To the same command and plot from above, we ask for the visual to be split apart based on ‘regions’, rather than showing everything in a single chart.
ggplot(data, aes(x=Price, y=Sales, color=Region, size=Volume)) + geom_point() + facet_wrap(~Region)
Layer 5: Statistics
The 5th layer is ‘Statistics’, which provides a way to introduce statistical models and summaries such as mean, median, distributions. Its often useful to show the underlying statistics, and the grammar provides a way to do this.
Let’s say that we wanted to compute the average sales at each of the pricepoints. We can dynamically add this by just including one parameter to the same command, which causes cities with same price point to be aggregated.
ggplot(data, aes(x=Price, y=Sales)) + stat_summary_bin(fun.y = “mean”, geom = “bar”)
Layer 6: Coordinates
At times there is a need to change the coordinate system for plotting. Default cartesian coordinates or x-y plots shown above can thus be transformed. One could switch this into, say a polar coordinate, which happens to be the base for charts like the (un)popular pie or donut charts.
One single addition to the command with an intuitive naming transforms the entire visual without having to modify any of the base layers. Though not very appropriate or easy to read for our data, this gives an idea of how its done. Is the below a variant of ‘spider or radar chart’ or ‘bubble on circular plot’? We’re already inventing representations!
ggplot(data, aes(x=Price, y=Sales, color=Region, size=Volume)) + geom_point() + facet_wrap(~Region) + coord_polar()
Layer 7: Theme
The final layer in the grammar is ‘Theme’ which can be conveniently used for any non-data ink. Examples include chart or axes title, labels, background colour schemes and the like. This layer is where stories can be annotated by blending in non-data ink along with the data ink.
As with other layers, adding a single parameter ‘theme_bw’ below, transforms the foreground — background from the default gray scale earlier into a black-on-white theme. Equally easy ways exist to add title, labels, margins or lines.
ggplot(data, aes(x=Price, y=Sales, color=Region, size=Volume)) + geom_point() + theme_bw()
Thus, we’ve seen how a syntax for graphics can come in handy to seamlessly compose data onto the most appropriate elements. If the intent is to compare sales of two products, plot them as the length aesthetic of the bar shaped geometry. If you want to see how the growth of these products vary, bring this in as the width aesthetic. No, please don’t think bar charts yet!
Want to see the margins of these products as well? Encode them as the colour aesthetic. Want to compare the products across companies? Facet the plot to split the view side-by-side, and compare the two companies easily. Before you share it with your users, add copious text using the theme layer.

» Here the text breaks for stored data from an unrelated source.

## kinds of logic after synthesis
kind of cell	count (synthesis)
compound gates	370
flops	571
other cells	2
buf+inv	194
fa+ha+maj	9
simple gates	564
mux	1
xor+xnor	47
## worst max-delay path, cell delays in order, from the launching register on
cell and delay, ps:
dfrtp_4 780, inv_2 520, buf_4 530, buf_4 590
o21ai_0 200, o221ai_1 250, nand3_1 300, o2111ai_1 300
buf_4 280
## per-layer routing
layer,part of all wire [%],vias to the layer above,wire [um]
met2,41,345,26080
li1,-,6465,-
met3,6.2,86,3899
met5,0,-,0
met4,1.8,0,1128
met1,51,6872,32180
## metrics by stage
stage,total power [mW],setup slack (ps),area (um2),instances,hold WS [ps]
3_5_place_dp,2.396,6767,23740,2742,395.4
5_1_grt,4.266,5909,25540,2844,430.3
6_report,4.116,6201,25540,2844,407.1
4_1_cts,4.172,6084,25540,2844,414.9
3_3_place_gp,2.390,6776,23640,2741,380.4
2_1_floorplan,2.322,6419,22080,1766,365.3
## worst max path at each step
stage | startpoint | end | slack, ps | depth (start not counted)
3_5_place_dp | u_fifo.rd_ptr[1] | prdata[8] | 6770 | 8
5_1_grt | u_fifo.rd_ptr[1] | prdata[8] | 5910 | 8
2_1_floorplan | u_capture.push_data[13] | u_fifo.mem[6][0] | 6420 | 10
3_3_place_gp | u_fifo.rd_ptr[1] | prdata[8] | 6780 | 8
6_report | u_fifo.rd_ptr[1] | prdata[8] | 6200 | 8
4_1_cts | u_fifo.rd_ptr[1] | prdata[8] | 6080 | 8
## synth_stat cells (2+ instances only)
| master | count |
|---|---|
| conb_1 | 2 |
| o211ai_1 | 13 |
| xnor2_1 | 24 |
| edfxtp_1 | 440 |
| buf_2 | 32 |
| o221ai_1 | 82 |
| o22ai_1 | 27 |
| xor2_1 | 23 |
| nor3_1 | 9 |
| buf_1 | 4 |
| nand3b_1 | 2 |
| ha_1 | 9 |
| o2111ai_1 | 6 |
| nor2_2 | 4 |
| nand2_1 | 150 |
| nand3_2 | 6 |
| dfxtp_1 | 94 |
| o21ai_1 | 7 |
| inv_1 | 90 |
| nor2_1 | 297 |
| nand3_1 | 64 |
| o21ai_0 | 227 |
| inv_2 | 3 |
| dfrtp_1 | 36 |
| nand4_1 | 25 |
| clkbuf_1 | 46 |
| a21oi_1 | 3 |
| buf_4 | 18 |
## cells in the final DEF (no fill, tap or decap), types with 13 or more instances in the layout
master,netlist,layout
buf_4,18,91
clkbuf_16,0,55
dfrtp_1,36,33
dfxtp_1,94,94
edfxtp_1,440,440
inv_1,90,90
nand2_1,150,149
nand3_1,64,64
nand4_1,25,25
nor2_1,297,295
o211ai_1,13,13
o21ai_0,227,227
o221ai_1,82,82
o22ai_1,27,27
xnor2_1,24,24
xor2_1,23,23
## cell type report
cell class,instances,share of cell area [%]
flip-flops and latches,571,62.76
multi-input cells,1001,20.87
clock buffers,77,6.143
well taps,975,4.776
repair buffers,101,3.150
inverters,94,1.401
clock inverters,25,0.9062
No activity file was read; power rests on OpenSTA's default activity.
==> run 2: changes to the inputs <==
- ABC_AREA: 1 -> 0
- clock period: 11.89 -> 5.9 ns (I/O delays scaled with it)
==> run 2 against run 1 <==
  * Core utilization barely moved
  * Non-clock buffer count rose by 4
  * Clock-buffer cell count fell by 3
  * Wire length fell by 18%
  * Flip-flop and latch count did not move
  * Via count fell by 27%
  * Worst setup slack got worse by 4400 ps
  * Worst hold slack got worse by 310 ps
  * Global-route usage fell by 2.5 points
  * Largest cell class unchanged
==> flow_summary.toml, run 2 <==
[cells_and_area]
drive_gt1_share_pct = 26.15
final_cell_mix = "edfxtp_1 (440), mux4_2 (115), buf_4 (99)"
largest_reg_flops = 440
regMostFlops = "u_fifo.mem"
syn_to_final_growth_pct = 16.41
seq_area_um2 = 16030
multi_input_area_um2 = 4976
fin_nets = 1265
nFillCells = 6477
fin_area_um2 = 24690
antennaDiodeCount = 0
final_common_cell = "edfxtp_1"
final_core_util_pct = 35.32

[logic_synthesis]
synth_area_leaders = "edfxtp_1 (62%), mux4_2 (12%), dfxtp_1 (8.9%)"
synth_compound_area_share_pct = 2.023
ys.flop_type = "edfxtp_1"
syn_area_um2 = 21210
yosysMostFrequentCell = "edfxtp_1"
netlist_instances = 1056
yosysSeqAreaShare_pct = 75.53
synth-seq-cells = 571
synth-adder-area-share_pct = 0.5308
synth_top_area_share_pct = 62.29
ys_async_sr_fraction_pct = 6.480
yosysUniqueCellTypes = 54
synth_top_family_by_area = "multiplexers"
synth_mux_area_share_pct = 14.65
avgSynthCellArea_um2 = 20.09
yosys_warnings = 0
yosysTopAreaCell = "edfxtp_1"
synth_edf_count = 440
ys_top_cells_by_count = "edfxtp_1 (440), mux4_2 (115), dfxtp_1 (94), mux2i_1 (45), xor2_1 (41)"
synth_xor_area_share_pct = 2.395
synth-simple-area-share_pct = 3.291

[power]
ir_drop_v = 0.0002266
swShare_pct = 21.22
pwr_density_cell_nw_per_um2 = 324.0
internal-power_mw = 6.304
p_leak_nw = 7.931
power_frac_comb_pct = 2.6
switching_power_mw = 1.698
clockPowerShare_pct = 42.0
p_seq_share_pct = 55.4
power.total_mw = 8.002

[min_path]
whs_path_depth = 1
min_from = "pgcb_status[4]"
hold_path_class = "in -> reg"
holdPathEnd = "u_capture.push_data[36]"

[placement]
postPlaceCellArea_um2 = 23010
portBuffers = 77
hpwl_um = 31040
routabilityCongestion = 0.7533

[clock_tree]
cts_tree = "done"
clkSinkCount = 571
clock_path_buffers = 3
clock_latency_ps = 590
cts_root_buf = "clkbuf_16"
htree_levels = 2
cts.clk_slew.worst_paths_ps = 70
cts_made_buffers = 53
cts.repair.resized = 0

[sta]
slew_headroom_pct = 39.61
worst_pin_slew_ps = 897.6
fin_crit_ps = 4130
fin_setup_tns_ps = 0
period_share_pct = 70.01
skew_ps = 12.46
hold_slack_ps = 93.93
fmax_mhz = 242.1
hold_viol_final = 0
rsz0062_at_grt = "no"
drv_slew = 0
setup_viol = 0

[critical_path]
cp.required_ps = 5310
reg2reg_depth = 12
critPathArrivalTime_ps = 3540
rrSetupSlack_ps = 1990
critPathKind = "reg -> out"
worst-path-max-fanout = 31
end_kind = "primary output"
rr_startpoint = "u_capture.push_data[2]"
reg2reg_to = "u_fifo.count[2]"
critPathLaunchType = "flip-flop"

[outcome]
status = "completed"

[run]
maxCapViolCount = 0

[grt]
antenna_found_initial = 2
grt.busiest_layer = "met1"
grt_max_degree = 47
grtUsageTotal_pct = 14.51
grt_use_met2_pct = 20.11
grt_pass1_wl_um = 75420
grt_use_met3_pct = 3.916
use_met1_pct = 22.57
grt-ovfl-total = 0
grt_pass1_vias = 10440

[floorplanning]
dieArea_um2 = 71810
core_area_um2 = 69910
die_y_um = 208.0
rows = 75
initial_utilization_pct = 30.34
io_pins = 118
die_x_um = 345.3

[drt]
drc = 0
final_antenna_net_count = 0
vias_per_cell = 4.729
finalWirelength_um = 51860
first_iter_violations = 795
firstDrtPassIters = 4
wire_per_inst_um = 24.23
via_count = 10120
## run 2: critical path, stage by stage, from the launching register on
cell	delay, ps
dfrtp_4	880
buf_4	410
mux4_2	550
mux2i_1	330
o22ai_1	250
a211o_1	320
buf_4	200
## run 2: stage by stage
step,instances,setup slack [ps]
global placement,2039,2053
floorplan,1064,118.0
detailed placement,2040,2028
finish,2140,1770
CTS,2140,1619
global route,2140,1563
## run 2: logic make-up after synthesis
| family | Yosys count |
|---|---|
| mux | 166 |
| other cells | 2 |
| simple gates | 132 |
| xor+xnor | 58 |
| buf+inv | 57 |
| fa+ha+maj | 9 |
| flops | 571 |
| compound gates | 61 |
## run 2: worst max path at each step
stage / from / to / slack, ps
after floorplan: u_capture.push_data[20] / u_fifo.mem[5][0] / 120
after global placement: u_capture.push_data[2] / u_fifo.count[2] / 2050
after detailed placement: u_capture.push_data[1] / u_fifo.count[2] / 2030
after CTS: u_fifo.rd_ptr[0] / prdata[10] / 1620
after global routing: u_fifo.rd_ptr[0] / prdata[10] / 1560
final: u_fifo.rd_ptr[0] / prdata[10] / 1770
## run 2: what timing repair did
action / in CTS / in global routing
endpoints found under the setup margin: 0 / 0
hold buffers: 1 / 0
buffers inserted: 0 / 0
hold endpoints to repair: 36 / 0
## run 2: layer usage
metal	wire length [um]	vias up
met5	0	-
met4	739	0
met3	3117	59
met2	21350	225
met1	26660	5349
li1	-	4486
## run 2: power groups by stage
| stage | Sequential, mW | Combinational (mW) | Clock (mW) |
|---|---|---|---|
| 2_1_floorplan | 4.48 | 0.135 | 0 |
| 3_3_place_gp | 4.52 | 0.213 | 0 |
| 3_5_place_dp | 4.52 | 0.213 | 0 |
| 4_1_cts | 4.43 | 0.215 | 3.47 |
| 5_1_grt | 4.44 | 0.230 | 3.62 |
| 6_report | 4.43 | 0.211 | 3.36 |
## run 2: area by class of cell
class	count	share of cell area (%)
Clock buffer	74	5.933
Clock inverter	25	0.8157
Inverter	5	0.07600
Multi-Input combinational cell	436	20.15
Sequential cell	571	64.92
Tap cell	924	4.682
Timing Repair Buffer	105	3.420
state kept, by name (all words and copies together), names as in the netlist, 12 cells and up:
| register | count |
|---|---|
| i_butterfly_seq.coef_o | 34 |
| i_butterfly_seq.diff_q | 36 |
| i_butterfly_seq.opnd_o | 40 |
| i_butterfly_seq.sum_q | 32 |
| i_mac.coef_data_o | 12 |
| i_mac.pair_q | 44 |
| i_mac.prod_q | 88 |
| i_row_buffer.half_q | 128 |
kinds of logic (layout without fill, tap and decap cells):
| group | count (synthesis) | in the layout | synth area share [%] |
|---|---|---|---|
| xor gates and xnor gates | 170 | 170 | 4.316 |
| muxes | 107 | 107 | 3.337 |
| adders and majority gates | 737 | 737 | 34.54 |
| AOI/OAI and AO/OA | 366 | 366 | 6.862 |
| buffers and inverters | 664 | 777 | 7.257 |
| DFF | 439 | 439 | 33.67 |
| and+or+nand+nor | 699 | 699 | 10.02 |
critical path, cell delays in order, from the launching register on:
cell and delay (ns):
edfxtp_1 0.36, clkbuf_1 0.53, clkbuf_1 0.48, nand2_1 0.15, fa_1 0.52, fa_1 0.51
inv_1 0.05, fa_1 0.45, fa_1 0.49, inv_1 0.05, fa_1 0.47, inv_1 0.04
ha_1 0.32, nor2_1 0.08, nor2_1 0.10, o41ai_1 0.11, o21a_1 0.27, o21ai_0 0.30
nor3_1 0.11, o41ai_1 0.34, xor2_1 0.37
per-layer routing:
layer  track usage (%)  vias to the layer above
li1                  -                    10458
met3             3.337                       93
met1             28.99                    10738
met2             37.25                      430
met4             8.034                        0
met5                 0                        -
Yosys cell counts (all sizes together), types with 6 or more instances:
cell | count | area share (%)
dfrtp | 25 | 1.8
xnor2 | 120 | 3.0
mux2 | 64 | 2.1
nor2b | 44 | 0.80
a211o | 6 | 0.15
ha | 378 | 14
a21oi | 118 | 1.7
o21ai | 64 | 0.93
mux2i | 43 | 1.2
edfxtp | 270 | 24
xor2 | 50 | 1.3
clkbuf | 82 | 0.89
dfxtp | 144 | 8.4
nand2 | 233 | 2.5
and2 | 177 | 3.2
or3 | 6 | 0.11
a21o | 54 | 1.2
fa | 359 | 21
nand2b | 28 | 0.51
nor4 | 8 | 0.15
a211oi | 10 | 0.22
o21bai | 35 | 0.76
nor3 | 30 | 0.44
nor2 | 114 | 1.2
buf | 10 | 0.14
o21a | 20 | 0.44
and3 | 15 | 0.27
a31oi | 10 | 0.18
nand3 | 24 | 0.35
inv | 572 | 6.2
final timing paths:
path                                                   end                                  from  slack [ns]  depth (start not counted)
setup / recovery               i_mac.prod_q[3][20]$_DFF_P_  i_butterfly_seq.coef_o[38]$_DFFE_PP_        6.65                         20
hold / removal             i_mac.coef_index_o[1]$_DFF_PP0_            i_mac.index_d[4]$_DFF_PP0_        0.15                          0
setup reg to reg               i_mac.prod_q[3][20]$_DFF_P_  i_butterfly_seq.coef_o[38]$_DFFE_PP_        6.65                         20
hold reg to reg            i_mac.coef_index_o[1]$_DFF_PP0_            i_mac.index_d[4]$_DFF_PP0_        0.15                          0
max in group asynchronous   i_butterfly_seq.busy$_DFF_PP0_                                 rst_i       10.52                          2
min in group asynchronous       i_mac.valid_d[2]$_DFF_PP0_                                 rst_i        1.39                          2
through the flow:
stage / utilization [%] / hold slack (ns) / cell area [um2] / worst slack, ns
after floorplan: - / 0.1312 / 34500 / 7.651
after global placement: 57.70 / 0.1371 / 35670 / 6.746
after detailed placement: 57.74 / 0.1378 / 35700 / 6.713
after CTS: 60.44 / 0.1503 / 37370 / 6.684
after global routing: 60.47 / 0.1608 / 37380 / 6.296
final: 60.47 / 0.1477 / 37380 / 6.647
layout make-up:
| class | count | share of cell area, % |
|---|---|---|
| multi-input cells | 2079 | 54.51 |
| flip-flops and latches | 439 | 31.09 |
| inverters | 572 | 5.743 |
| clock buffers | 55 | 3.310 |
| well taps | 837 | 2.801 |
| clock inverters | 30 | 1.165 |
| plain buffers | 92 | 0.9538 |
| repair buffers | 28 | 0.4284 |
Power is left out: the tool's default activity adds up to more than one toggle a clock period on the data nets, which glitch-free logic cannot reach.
File: config.mk
export PLATFORM = sky130hd
export DESIGN_NAME = ImmGen
export DESIGN_NICKNAME = d
export VERILOG_FILES = /design/src/design/RiscvPkg.sv /design/src/design/ImmGen.sv
export SDC_FILE = /design/constraint.sdc
export NUM_CORES = 1
export LEC_CHECK = 0
export ABC_AREA = 1
export BUFFER_PORTS_ARGS = -buffer_cell sky130_fd_sc_hd__buf_4
export CAP_MARGIN = 20
export CORE_ASPECT_RATIO = 1.5
export CORE_MARGIN = 5
export CORE_UTILIZATION = 45
export DETAILED_ROUTE_END_ITERATION = 8
export PLACE_DENSITY = 0.9
export SLEW_MARGIN = 20
export SYNTH_ARGS = -nofsm -noshare
export SYNTH_HDL_FRONTEND = slang
export SYNTH_SLANG_ARGS = --single-unit
File: constraint.sdc
create_clock -name vclk -period 1.23
set_clock_uncertainty 0.05 [all_clocks]
set_input_delay 0.123 -clock vclk [all_inputs]
set_output_delay 0.123 -clock vclk [all_outputs]
set_load 0.02 [all_outputs]
File: src/design/RiscvPkg.sv
package RiscvPkg;

  typedef logic [5:0] AluCode; // ALU operation select

  // Major opcodes in bits 6:0
  localparam logic [6:0] opOp     = 7'b0110011;
  localparam logic [6:0] opOpImm  = 7'b0010011;
  localparam logic [6:0] opBranch = 7'b1100011;
  localparam logic [6:0] opLui    = 7'b0110111;
  localparam logic [6:0] opAuipc  = 7'b0010111;
  localparam logic [6:0] opJal    = 7'b1101111;
  localparam logic [6:0] opJalr   = 7'b1100111;
  localparam logic [6:0] opLoad   = 7'b0000011;
  localparam logic [6:0] opStore  = 7'b0100011;

  // ALU operation codes
  localparam AluCode aluAnd    = 6'b000000;
  localparam AluCode aluOr     = 6'b000001;
  localparam AluCode aluAdd    = 6'b000010;
  localparam AluCode aluSll    = 6'b000011;
  localparam AluCode aluSrl    = 6'b000100;
  localparam AluCode aluXor    = 6'b000101;
  localparam AluCode aluSub    = 6'b000110;
  localparam AluCode aluSra    = 6'b000111;
  localparam AluCode aluBeq    = 6'b001000;
  localparam AluCode aluBne    = 6'b001001;
  localparam AluCode aluBlt    = 6'b001010;
  localparam AluCode aluBge    = 6'b001011;
  localparam AluCode aluBltu   = 6'b001100;
  localparam AluCode aluBgeu   = 6'b001101;
  localparam AluCode aluMul    = 6'b011000;
  localparam AluCode aluMulh   = 6'b011001;
  localparam AluCode aluMulhsu = 6'b011010;
  localparam AluCode aluMulhu  = 6'b011011;
  localparam AluCode aluDiv    = 6'b011100;
  localparam AluCode aluDivu   = 6'b011101;
  localparam AluCode aluRem    = 6'b011110;
  localparam AluCode aluRemu   = 6'b011111;
  localparam AluCode aluMin    = 6'b100000;
  localparam AluCode aluMax    = 6'b100001;
  localparam AluCode aluMinu   = 6'b100010;
  localparam AluCode aluMaxu   = 6'b100011;

  typedef struct packed {
    logic [6:0] funct7;
    logic [4:0] rs2;
    logic [4:0] rs1;
    logic [2:0] funct3;
    logic [4:0] rd;
    logic [6:0] opcode;
  } RTypeFields;

  typedef struct packed {
    logic [11:0] imm;
    logic [4:0]  rs1;
    logic [2:0]  funct3;
    logic [4:0]  rd;
    logic [6:0]  opcode;
  } ITypeFields;

  typedef struct packed {
    logic [6:0] immHigh;
    logic [4:0] rs2;
    logic [4:0] rs1;
    logic [2:0] funct3;
    logic [4:0] immLow;
    logic [6:0] opcode;
  } STypeFields;

  typedef struct packed {
    logic       imm12;
    logic [5:0] imm10to5;
    logic [4:0] rs2;
    logic [4:0] rs1;
    logic [2:0] funct3;
    logic [3:0] imm4to1;
    logic       imm11;
    logic [6:0] opcode;
  } BTypeFields;

  typedef struct packed {
    logic [19:0] imm31to12;
    logic [4:0]  rd;
    logic [6:0]  opcode;
  } UTypeFields;

  typedef struct packed {
    logic       imm20;
    logic [9:0] imm10to1;
    logic       imm11;
    logic [7:0] imm19to12;
    logic [4:0] rd;
    logic [6:0] opcode;
  } JTypeFields;

  // One fetched word, read through whichever format the opcode calls for
  typedef union packed {
    RTypeFields rType;
    ITypeFields iType;
    STypeFields sType;
    BTypeFields bType;
    UTypeFields uType;
    JTypeFields jType;
  } InstrWord;

endpackage

File: src/design/ImmGen.sv
`timescale 1ns/1ps

module ImmGen (
  input  RiscvPkg::InstrWord instr,
  output logic [31:0]        imm
);

  logic       sign;
  logic       isShiftImm;
  logic [6:0] opcode;

  assign sign = instr.iType.imm[11]; // Bit 31 in every format
  assign opcode = instr.rType.opcode;
  assign isShiftImm = (instr.iType.funct3 == 3'b001) || (instr.iType.funct3 == 3'b101);

  always_comb begin
    case (opcode)
      RiscvPkg::opOpImm: begin
        if (isShiftImm) begin
          imm = {27'b0, instr.iType.imm[4:0]}; // shamt only, funct7 dropped
        end else begin
          imm = {{20{sign}}, instr.iType.imm};
        end
      end
      RiscvPkg::opLoad,
      RiscvPkg::opJalr: begin
        imm = {{20{sign}}, instr.iType.imm};
      end
      RiscvPkg::opStore: begin
        imm = {{20{sign}}, instr.sType.immHigh, instr.sType.immLow};
      end
      RiscvPkg::opBranch: begin
        imm = {{19{sign}}, instr.bType.imm12, instr.bType.imm11,
               instr.bType.imm10to5, instr.bType.imm4to1, 1'b0}; // Halfword offset
      end
      RiscvPkg::opLui,
      RiscvPkg::opAuipc: begin
        imm = {instr.uType.imm31to12, 12'b0};
      end
      RiscvPkg::opJal: begin
        imm = {{11{sign}}, instr.jType.imm20, instr.jType.imm19to12,
               instr.jType.imm11, instr.jType.imm10to1, 1'b0};
      end
      default: begin
        imm = 32'b0; // R-type has no immediate
      end
    endcase
  end

endmodule

==> qor.yml, run 1 <==
synth_top_area_cell: "nand2_1"
num_rows: 21
syn-cell-area_um2: 1070
crit_endpoint: "imm[11]"
yosysWarningCount: 0
yosysSeqAreaShare: 0
routabilityCongestion: 0.836
synth_cell_types: 16
lastStage: "global routing (5_1_grt)"
dieHeight_um: 69.8
error: "[ERROR DPL-0038] Utilization greater than 100%, impossible to legalize"
io_buffers: 64
dp_hpwl_um: 2880
avgSynthCellArea_um2: 4.90
synth.area.top_cells: "nand2_1 (19%), nor2_1 (19%), nand3_1 (18%)"
grt_max_degree: 22
synth_top_area_share: 0.189
die_w_um: 49.9
synth_fp_nets: 251
start_util: 0.475
worstEndpointType: "top-level output"
status: "stopped before the end"
io_pins: 64
syn_inst: 219
hold_buffers: 0
through the flow:
step	TNS (ns)	setup WS [ns]	instances	cell area, um^2
after floorplan	0	0.0984	219	1070
after global placement	-8.69	-0.376	318	1660
after detailed placement	-9.37	-0.402	318	1660
after CTS	-1.73	-0.0849	326	2190
cell usage after synthesis:
cell type,instances
a21oi_1,6
nor2_1,53
a21oi_4,1
nand2_1,54
o21ai_0,7
buf_6,4
o21ai_1,1
nand2_2,16
nor2_8,4
inv_1,19
nand2_4,2
nor2_2,3
buf_4,3
buf_2,2
nand3_1,39
inv_2,5
kinds of logic after synthesis:
| logic type | Yosys count | share of synthesized area |
|---|---|---|
| AND/OR/NAND/NOR | 171 | 0.763 |
| buffers and inverters | 33 | 0.156 |
| AO/OA/AOI/OAI | 15 | 0.0805 |
repair_timing:
action                     CTS
setup endpoints to repair   32
gates resized for setup    131
setup buffers                5
gates cloned                 3
pin swaps                   34
==> inputs of run 2 (changes only) <==
- CORE_AREA: unset -> 5 5 66 68
- CORE_ASPECT_RATIO: 1.5 -> unset
- CORE_MARGIN: 5 -> unset
- CORE_UTILIZATION: 45 -> unset
- DIE_AREA: unset -> 0 0 71 73
- PLACE_DENSITY: 0.9 -> unset
- PLACE_DENSITY_LB_ADDON: unset -> 0.15
==> run 2 against run 1 <==
- the flow now finishes, with violations (negative setup slack)
- synthesized cell count stayed put
- synthesized area stayed put
==> qor.yml, run 2 <==
status: "finished, violations left"  # was stopped before the end
failed_checks: "negative setup slack"
grt_usage: 0.146
avgSynthCellArea_um2: 4.90  # unchanged
globalRouteOverflowTotal: 0
synthSimpleGateAreaFrac: 0.763  # unchanged
tightestPinTransition_ns: 0.186
io_buffers: 64  # unchanged
synth_fp_nets: 251  # unchanged
yosysMostFrequentCell: "nand2_1"  # unchanged
p_total_w: 0.000397
via_per_inst: 4.54
leakagePower_nw: 1.27
cp-start-kind: "primary input"
seq_area_um2: 0
crit_start: "instr[3]"
nFlopsAndLatches: 0
crit_end: "imm[13]"
slew_viol_final: 0
layout-drive-gt1-share: 0.463
dpl_cell_area_um2: 1720  # was 1660 um^2
yosysWarningCount: 0  # unchanged
start_util: 0.282  # was 0.475
hold_buffers: 0  # unchanged
grt_pass1_wl_um: 6470
final_area_um2: 2030
ir_worst_vdd_mv: 0.119
syn-cell-area_um2: 1070  # unchanged
max_freq_mhz: 764
grt_util_met3: 0.0262
grt.met2_usage: 0.262
max_slew_margin: 0.876
synthAdderAreaFrac: 0  # unchanged
synth_xor_area_frac: 0  # unchanged
dieHeight_um: 73  # was 69.8 um
grt_pass1_vias: 1439
yosysSeqAreaShare: 0  # unchanged
synth.area.mux_share: 0  # unchanged
area_delta_synth_final_pct: 89.7
final_common_cell: "nor2_1"
setup_viol: 32
finalNonFillerCells: 346
hold_slack_ns: 0.521
dp_slack_ns: -0.155  # was -0.402 ns
rsz0062_at_grt: "true"
crit_path_end_kind: "primary output"
final-hold-violation-count: 0
num_rows: 23  # was 21
die_w_um: 71  # was 49.9 um
grt_max_degree: 17
antenna_found_initial: 0
layout.nets: 330
crit_type: "in2out"
power_density_nw_per_um2: 195
synth_top_area_share: 0.189  # unchanged
die_area_um2: 5180
drtAntennaViolNets: 0
syn_inst: 219  # unchanged
fill_cells: 407
synth.area.top_cells: "nand2_1 (19%), nor2_1 (19%), nand3_1 (18%)"  # unchanged
cap_violations: 0
period_minus_slack_ns: 1.31
grt_use_met1: 0.194
diodes: 0
wirelength_um: 3870
hold_class: "in2out"
min_path_cells: 4
synth_cell_types: 16  # unchanged
synth_common_cells: "nand2_1 (54), nor2_1 (53), nand3_1 (39)"  # unchanged
vias: 1570
dp_hpwl_um: 2900  # was 2880 um
routabilityCongestion: 0.774  # was 0.836
place_inst: 343  # was 318
fin_ws_ns: -0.0795
core_area_um2: 3800
synth_top_family_by_area: "simple AND/OR/NAND/NOR gates"  # unchanged
drc: 0
arrival_ns: 1.14
drtPass1Iterations: 4
synth_compound_area_frac: 0.0805  # unchanged
mostFrequentLayoutCells: "nor2_1 (48), nand2_1 (43), buf_4 (41)"
io_pins: 64  # unchanged
n_clock_buffer: 0
synth_top_area_cell: "nand2_1"  # unchanged
wl_per_cell_um: 11.2
crit_fanout: 16
min_period_over_period: 1.06
grt.busiest_layer: "met2"
drtIter0Drc: 99
multi_input_area_um2: 1020
worstPathRequired_ns: 1.06
run 2: cell counts after synthesis:
Identical to the previous run, type by type.
run 2: how the worst min path moves through the flow:
stage | start | endpoint | slack, ns
finish | instr[20] | imm[0] | 0.52
floorplan | instr[31] | imm[31] | 0.37
global route | instr[21] | imm[1] | 0.56
detailed placement | instr[20] | imm[0] | 0.53
CTS | instr[20] | imm[0] | 0.53
global placement | instr[23] | imm[3] | 0.53
run 2: power breakdown:
group / leakage [nW] / switching, W / internal [W]
clock network: 0 / 0 / 0
registers: 0 / 0 / 0
logic: 1.27 / 0.000206 / 0.000191
run 2: cell type report:
type	instances	area share
Timing Repair Buffer	86	0.417
Inverter	24	0.0504
Multi-Input combinational cell	186	0.502
Tap cell	50	0.0308
run 2: critical path, stage by stage:
cell,delay (ns)
buf_8,0.10
inv_6,0.05
nand2_4,0.06
nor2_8,0.19
nand2_4,0.10
nor2_4,0.11
a21oi_4,0.05
buf_12,0.16
nand2_1,0.08
buf_6,0.11
run 2: logic make-up after synthesis:
kind of cell,count (synthesis)
and+or+nand+nor,171
buffers and inverters,33
AOI/OAI and AO/OA,15
run 2: what timing repair did:
item / CTS / global route
buffers inserted: 3 / 0
setup endpoints to repair: 32 / 32
resized for setup: 67 / 14
cloned: 0 / 0
pin swaps: 8 / 3
run 2: metrics by stage:
stage           util  setup TNS (ns)
4_1_cts        0.523           -1.12
2_1_floorplan      -               0
5_1_grt        0.536           -4.05
3_5_place_dp   0.452           -4.10
3_3_place_gp   0.452           -3.63
6_report       0.536           -1.56
run 2: metal layers:
layer / vias to the layer above / share of wire / wire [um]
met5: - / 0 / 0
met4: 0 / 0 / 0
met3: 0 / 0.069 / 268
met2: 50 / 0.48 / 1870
met1: 684 / 0.45 / 1730
li1: 836 / - / -
No activity file was read; power rests on OpenSTA's default activity.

The key risk with thinking in terms of charts is that, as requirements are added, the thought process is invariably stalled. A mind imagining rigid charts soon runs dry of versatile representations.
Summary
Grammar of Graphics: A layered approach to elegant visuals
We’ve looked at the fundamental building blocks for a flexible presentation of data. The real power of this concept lies in uncaging your data from the confines of monolithic charts and setting them free, to tell their own expressive story.
Though many visualization tools today don’t adopt a grammar of graphics approach in its entirety, that seems to be the way forward. Meanwhile there are opportunities for people to start putting this to practice. This is so important that it must be made mandatory education for anyone working with data, whether it is analysts, designers, data scientists or journalists.